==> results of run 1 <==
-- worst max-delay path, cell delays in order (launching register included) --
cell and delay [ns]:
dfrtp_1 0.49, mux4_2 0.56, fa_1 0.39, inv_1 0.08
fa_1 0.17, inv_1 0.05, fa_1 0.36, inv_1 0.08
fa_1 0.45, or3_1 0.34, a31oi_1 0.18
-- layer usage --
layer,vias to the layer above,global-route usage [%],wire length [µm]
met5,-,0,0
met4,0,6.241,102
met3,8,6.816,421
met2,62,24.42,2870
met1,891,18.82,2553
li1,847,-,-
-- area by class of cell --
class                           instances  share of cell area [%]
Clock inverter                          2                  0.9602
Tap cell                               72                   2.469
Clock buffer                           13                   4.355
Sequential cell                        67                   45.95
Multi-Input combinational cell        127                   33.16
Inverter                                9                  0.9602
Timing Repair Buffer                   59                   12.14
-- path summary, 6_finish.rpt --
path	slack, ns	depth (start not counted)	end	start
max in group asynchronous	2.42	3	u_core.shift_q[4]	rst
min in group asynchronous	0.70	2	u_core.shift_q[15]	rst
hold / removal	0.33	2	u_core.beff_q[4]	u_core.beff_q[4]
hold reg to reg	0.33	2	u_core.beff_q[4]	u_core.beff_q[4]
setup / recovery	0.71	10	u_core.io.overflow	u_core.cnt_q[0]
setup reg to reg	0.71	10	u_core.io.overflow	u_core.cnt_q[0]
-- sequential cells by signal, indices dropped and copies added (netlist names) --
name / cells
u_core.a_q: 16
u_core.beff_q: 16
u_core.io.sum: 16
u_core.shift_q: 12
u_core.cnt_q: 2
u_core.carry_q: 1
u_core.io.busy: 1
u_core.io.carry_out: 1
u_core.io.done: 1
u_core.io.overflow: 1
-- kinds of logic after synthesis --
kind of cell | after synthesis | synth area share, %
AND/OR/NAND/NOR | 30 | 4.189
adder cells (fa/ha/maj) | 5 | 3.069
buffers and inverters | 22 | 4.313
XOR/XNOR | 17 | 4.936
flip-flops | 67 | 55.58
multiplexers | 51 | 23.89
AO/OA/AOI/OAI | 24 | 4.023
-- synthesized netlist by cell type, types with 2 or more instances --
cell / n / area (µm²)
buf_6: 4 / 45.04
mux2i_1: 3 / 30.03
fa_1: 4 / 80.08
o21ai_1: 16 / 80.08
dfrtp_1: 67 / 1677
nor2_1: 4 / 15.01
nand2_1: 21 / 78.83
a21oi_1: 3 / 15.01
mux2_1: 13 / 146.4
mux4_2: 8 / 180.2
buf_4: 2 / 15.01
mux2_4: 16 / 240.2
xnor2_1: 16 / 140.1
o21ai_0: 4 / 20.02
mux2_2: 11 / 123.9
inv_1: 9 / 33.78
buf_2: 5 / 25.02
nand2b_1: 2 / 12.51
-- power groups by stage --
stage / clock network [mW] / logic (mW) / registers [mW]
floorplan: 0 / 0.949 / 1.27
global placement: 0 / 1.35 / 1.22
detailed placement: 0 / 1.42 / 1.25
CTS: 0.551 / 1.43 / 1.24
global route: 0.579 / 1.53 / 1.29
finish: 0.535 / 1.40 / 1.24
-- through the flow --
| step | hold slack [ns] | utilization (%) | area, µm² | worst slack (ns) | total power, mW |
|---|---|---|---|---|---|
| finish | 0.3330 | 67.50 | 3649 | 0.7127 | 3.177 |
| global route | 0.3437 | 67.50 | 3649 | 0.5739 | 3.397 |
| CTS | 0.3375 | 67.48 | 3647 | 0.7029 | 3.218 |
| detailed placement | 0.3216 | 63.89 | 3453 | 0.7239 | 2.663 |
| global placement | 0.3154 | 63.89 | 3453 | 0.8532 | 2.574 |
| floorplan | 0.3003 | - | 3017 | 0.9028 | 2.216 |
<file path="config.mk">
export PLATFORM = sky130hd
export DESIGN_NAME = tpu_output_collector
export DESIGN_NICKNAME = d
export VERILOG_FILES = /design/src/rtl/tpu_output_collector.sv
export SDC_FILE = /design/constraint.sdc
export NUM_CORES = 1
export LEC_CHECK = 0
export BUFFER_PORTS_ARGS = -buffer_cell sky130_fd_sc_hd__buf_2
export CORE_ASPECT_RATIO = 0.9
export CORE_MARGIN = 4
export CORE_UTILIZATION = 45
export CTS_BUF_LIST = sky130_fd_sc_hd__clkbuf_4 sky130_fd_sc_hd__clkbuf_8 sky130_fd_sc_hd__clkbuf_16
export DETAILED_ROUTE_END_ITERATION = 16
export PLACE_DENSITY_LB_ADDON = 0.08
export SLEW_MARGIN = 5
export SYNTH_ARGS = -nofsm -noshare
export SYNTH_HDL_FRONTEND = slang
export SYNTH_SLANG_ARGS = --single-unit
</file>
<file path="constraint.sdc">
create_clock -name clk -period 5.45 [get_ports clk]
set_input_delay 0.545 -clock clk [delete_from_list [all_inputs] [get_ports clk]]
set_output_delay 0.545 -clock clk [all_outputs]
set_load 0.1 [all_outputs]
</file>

**What the task asks**.
Using the data above, reproduce exactly the lines from the line that contains "nand2b_1: 2 / 12.51" through the line that contains "0.7127 | 3.177 |", including both.

**Answer area**.
nand2b_1: 2 / 12.51
-- power groups by stage --
stage / clock network [mW] / logic (mW) / registers [mW]
floorplan: 0 / 0.949 / 1.27
global placement: 0 / 1.35 / 1.22
detailed placement: 0 / 1.42 / 1.25
CTS: 0.551 / 1.43 / 1.24
global route: 0.579 / 1.53 / 1.29
finish: 0.535 / 1.40 / 1.24
-- through the flow --
| step | hold slack [ns] | utilization (%) | area, µm² | worst slack (ns) | total power, mW |
|---|---|---|---|---|---|
| finish | 0.3330 | 67.50 | 3649 | 0.7127 | 3.177 |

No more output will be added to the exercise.